# Activity:
Which lines below include the string "second"? Please show each one.

########

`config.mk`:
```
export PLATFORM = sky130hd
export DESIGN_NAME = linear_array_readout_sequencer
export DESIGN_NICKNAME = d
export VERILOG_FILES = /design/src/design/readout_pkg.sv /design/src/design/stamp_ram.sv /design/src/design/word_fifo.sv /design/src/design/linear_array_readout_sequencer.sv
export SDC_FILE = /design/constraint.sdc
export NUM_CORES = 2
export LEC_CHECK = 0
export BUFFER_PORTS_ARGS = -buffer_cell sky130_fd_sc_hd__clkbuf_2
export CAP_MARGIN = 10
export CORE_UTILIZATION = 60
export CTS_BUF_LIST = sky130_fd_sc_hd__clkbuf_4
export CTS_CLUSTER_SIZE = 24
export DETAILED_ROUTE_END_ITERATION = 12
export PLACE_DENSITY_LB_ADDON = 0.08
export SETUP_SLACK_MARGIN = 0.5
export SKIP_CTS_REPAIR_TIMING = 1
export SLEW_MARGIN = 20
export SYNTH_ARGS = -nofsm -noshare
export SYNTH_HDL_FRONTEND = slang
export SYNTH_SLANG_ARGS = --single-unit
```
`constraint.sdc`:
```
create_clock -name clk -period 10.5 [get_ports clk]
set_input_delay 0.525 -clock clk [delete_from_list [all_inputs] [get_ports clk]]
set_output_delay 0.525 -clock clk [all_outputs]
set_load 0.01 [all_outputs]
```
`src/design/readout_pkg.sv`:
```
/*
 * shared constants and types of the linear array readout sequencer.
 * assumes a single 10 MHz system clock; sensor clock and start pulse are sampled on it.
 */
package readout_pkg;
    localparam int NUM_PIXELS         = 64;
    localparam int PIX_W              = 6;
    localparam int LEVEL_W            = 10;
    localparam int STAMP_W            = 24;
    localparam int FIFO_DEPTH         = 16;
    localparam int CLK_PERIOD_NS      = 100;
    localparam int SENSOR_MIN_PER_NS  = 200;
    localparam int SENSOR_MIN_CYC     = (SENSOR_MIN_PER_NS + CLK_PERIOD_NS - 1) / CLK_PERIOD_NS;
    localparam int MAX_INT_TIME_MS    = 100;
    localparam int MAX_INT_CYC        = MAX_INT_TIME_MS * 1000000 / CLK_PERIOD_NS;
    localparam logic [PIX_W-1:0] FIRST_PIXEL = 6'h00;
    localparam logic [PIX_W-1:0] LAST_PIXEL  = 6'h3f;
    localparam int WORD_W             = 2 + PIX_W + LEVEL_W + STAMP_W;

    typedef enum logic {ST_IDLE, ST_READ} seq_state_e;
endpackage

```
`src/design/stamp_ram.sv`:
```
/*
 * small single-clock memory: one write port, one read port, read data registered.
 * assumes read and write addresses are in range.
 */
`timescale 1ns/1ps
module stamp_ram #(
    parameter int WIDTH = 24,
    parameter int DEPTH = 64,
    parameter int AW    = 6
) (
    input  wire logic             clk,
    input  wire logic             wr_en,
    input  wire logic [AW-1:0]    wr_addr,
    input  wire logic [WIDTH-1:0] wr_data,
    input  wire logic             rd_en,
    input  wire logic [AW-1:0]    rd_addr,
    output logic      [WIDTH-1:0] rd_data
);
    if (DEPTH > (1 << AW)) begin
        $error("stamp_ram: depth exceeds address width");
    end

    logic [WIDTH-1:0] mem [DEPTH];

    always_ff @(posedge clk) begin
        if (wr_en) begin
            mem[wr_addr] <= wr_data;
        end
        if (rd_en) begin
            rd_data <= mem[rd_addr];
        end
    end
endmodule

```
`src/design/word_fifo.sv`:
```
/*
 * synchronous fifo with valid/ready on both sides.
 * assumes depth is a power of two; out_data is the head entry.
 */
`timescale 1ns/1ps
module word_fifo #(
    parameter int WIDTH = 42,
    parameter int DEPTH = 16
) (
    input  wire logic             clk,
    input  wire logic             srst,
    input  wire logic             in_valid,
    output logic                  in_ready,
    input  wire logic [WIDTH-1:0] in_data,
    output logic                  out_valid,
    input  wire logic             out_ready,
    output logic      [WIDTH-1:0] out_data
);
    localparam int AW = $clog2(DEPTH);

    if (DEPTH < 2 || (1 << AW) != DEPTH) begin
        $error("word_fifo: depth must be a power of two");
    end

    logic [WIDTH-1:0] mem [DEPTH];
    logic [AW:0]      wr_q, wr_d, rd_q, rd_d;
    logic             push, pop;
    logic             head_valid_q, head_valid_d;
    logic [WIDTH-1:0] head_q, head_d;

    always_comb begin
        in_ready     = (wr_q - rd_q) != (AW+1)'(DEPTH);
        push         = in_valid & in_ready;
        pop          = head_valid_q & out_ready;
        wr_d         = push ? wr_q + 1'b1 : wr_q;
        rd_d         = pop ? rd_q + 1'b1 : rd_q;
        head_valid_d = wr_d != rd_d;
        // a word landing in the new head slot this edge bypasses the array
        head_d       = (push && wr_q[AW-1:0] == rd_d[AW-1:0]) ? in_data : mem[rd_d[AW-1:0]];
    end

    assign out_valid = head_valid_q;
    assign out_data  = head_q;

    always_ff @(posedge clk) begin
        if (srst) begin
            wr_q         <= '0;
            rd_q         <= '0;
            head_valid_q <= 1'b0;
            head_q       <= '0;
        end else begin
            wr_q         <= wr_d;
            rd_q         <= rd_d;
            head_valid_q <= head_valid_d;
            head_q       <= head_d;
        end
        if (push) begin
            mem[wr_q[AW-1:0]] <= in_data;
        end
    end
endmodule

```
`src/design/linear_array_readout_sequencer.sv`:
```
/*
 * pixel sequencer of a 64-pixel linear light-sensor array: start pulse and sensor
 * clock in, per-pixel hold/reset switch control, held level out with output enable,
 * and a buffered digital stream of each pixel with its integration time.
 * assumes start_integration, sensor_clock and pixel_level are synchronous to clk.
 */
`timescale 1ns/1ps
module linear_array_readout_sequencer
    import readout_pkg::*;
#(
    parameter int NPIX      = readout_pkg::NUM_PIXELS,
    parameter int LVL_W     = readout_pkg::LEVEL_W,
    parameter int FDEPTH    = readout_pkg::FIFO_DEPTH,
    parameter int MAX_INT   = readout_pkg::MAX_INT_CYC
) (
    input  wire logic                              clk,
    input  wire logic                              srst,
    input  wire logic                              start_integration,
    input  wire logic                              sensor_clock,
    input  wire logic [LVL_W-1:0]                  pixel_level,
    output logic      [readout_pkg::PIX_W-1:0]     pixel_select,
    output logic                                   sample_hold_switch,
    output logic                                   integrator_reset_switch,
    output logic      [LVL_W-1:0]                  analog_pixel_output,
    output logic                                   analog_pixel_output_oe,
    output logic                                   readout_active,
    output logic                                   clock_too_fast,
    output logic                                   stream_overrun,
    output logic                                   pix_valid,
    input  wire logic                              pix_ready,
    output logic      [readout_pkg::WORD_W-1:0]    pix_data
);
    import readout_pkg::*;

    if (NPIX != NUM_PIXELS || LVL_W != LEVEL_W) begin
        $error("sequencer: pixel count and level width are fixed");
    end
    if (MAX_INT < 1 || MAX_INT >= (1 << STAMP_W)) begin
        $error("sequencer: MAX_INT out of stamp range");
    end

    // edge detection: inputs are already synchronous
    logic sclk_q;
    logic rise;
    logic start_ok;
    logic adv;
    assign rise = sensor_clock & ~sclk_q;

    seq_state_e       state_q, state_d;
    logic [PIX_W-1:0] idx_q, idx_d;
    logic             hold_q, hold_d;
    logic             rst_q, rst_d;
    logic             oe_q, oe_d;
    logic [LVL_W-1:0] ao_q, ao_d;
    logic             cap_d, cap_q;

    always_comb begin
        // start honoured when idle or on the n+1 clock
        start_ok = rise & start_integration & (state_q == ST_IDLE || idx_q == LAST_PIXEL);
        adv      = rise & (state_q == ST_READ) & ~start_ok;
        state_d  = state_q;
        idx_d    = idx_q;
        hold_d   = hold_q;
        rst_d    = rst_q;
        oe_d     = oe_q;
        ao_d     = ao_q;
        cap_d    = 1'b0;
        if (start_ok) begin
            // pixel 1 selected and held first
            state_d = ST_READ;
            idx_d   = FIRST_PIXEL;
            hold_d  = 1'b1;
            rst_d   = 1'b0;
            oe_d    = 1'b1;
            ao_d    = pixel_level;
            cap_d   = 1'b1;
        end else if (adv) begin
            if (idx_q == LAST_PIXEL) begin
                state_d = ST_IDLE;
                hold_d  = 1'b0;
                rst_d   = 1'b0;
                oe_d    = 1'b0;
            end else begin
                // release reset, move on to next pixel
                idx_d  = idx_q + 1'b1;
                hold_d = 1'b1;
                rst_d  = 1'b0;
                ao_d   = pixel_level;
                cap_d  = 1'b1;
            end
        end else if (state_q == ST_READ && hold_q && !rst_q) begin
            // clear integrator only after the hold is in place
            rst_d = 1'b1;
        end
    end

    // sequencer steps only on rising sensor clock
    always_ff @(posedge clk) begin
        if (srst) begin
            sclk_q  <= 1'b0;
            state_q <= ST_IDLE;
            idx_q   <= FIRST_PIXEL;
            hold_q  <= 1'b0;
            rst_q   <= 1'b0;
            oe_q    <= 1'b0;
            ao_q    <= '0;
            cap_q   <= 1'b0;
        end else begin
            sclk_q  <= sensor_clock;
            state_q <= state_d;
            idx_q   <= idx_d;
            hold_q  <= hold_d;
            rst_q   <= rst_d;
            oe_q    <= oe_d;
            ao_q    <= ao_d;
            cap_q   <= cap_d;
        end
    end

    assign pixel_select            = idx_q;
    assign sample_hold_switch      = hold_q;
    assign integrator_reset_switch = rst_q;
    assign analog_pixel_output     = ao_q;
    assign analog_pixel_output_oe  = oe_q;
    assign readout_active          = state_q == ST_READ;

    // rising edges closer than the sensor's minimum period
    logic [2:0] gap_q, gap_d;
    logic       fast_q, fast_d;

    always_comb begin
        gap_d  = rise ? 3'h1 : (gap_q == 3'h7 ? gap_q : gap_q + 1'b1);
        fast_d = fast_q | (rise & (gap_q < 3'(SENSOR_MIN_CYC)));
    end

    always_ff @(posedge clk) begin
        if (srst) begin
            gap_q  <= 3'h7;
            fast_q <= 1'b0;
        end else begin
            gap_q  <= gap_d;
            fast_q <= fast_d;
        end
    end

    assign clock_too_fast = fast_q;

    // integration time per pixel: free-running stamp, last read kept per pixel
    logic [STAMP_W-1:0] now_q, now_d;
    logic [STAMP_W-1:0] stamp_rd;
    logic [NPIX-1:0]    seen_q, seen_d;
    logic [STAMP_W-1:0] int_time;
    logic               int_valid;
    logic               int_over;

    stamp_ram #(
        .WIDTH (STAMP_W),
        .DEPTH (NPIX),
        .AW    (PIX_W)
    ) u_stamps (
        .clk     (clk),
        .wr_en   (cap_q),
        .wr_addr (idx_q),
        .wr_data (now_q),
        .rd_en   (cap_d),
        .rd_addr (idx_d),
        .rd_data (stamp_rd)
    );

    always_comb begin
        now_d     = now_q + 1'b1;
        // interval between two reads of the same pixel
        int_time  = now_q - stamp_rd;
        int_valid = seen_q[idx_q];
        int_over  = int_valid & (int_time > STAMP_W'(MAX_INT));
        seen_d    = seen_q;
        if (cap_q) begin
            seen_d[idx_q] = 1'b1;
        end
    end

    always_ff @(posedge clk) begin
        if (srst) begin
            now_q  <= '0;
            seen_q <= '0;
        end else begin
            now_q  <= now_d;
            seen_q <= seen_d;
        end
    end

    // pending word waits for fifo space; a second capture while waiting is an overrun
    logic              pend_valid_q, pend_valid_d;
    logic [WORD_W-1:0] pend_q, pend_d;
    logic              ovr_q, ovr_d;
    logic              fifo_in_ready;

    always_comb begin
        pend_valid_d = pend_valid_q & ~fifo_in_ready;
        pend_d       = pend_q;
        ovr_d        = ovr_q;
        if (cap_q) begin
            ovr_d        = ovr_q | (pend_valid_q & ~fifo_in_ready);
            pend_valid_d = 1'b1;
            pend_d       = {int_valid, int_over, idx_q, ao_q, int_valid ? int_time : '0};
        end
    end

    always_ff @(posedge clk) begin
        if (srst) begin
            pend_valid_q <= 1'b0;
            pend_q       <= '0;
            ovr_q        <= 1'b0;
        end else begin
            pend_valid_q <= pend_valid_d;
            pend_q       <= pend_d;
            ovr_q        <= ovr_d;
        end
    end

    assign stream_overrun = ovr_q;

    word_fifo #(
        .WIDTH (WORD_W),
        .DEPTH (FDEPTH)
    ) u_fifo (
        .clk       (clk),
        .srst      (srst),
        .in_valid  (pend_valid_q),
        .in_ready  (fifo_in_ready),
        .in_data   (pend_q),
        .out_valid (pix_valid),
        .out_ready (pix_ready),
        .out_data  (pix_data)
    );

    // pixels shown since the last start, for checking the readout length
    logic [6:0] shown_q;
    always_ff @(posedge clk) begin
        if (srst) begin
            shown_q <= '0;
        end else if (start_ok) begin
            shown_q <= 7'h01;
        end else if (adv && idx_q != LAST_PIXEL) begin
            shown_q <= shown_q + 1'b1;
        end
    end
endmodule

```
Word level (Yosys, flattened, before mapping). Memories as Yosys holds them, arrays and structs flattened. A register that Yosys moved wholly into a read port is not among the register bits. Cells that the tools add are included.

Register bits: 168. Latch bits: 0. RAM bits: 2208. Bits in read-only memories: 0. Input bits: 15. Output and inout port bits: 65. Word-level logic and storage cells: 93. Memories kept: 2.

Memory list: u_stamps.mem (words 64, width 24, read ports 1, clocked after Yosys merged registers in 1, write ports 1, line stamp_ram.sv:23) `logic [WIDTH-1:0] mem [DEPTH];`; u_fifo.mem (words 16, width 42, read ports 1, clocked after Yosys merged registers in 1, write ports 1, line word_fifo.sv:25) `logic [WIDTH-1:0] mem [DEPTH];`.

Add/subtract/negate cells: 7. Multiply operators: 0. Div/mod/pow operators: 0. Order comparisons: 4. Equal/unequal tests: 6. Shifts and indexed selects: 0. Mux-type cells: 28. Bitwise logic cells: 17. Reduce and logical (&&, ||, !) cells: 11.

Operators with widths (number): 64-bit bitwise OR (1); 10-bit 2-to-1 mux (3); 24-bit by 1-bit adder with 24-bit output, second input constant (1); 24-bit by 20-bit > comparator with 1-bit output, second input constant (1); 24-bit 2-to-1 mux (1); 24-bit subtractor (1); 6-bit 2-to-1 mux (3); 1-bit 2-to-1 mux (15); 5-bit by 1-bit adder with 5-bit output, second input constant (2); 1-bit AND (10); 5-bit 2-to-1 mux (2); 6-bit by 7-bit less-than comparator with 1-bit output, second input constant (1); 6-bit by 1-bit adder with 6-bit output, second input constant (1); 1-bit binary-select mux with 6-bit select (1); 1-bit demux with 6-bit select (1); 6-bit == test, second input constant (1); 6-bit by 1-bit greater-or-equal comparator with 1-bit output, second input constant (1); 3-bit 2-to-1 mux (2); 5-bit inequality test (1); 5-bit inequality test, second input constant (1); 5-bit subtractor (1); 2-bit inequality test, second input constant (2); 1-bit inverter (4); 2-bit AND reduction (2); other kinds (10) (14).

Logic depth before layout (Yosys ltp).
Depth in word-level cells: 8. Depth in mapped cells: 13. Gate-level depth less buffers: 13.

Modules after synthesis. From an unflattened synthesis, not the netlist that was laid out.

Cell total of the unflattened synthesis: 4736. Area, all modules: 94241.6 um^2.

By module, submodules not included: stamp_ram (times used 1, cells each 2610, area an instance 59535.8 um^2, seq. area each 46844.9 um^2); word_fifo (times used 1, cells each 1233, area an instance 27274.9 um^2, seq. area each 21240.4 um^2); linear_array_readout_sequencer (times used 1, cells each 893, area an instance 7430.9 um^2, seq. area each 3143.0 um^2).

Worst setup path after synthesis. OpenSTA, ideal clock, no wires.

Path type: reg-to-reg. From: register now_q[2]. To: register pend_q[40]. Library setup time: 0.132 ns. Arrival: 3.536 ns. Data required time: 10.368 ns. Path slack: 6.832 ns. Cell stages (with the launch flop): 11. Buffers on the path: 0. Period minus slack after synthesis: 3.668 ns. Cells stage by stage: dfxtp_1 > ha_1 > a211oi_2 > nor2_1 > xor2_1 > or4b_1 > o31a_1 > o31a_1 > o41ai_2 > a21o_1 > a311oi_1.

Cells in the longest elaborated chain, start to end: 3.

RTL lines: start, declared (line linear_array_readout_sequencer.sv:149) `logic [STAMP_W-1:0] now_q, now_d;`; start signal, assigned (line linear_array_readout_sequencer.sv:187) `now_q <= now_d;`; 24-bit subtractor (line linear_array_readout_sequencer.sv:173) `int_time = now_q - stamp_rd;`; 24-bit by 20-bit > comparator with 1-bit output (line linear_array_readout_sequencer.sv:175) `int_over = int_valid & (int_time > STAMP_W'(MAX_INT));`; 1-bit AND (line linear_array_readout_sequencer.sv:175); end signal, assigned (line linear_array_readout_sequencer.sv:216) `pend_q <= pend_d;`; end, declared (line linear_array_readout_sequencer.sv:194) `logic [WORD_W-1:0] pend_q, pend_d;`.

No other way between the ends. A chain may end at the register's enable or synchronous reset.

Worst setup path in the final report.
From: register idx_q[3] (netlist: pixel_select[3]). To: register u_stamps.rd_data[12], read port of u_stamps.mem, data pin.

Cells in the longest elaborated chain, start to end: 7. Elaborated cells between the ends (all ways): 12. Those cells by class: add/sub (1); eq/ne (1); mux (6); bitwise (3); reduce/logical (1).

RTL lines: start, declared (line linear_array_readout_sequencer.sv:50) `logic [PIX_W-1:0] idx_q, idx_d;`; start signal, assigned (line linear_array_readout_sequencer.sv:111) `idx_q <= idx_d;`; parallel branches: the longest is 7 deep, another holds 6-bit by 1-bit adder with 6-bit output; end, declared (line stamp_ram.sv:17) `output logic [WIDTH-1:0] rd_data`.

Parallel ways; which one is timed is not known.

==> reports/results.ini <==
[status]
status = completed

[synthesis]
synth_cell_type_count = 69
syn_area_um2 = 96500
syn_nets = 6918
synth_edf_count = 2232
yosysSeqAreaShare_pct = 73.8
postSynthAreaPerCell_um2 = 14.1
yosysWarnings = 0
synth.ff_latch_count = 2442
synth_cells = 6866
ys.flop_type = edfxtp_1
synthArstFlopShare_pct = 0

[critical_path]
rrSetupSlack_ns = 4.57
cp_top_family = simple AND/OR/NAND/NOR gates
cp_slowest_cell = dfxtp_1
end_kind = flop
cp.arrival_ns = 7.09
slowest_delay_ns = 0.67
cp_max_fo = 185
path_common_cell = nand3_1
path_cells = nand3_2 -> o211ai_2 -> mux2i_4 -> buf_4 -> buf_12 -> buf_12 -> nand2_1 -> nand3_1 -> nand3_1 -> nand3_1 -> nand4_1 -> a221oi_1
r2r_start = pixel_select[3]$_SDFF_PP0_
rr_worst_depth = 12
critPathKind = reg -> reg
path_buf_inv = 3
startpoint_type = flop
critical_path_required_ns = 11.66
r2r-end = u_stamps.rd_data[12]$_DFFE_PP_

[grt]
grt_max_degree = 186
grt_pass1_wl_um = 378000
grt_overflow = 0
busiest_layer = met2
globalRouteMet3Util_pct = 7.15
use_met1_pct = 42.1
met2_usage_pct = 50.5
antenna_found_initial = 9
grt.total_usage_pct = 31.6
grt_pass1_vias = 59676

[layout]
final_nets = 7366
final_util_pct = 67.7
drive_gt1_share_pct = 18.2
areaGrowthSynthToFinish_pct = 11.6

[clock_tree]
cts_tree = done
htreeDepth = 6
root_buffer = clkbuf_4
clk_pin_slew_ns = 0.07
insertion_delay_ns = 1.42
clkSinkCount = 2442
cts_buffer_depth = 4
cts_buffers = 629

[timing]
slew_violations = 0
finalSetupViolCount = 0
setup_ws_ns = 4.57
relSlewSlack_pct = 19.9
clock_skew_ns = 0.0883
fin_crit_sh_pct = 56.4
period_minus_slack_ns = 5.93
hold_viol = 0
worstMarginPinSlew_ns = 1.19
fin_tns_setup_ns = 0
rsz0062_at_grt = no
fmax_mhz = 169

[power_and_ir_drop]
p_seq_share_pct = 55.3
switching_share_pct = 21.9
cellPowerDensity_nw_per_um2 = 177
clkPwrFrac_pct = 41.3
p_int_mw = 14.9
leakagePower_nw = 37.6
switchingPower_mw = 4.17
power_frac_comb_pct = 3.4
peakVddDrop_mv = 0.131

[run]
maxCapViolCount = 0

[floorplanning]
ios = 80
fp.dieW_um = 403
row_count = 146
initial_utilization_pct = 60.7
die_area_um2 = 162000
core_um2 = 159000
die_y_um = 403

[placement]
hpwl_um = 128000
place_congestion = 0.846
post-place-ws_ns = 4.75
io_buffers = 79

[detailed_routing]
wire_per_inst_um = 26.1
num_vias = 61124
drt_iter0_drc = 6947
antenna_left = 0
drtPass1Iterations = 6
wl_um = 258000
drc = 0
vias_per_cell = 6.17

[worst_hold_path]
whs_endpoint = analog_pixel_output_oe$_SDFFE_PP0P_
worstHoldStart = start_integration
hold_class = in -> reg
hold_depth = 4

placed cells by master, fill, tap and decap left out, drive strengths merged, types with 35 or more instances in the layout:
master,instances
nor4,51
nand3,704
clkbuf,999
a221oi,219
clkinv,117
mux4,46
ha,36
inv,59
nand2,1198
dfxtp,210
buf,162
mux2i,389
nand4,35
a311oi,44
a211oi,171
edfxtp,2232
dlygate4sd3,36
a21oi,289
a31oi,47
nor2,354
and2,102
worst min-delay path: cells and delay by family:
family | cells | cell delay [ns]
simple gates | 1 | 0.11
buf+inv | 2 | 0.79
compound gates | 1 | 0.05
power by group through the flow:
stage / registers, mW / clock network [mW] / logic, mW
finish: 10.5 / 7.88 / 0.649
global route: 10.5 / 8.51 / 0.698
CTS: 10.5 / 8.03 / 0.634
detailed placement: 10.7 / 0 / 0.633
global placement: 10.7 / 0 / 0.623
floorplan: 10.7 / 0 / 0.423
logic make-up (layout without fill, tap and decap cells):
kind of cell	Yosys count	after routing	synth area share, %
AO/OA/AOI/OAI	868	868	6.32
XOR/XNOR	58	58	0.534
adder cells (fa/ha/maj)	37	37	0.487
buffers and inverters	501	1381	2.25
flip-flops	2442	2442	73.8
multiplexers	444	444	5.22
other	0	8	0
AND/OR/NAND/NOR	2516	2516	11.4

########

# Solution to this problem:
    // pending word waits for fifo space; a second capture while waiting is an overrun
Operators with widths (number): 64-bit bitwise OR (1); 10-bit 2-to-1 mux (3); 24-bit by 1-bit adder with 24-bit output, second input constant (1); 24-bit by 20-bit > comparator with 1-bit output, second input constant (1); 24-bit 2-to-1 mux (1); 24-bit subtractor (1); 6-bit 2-to-1 mux (3); 1-bit 2-to-1 mux (15); 5-bit by 1-bit adder with 5-bit output, second input constant (2); 1-bit AND (10); 5-bit 2-to-1 mux (2); 6-bit by 7-bit less-than comparator with 1-bit output, second input constant (1); 6-bit by 1-bit adder with 6-bit output, second input constant (1); 1-bit binary-select mux with 6-bit select (1); 1-bit demux with 6-bit select (1); 6-bit == test, second input constant (1); 6-bit by 1-bit greater-or-equal comparator with 1-bit output, second input constant (1); 3-bit 2-to-1 mux (2); 5-bit inequality test (1); 5-bit inequality test, second input constant (1); 5-bit subtractor (1); 2-bit inequality test, second input constant (2); 1-bit inverter (4); 2-bit AND reduction (2); other kinds (10) (14).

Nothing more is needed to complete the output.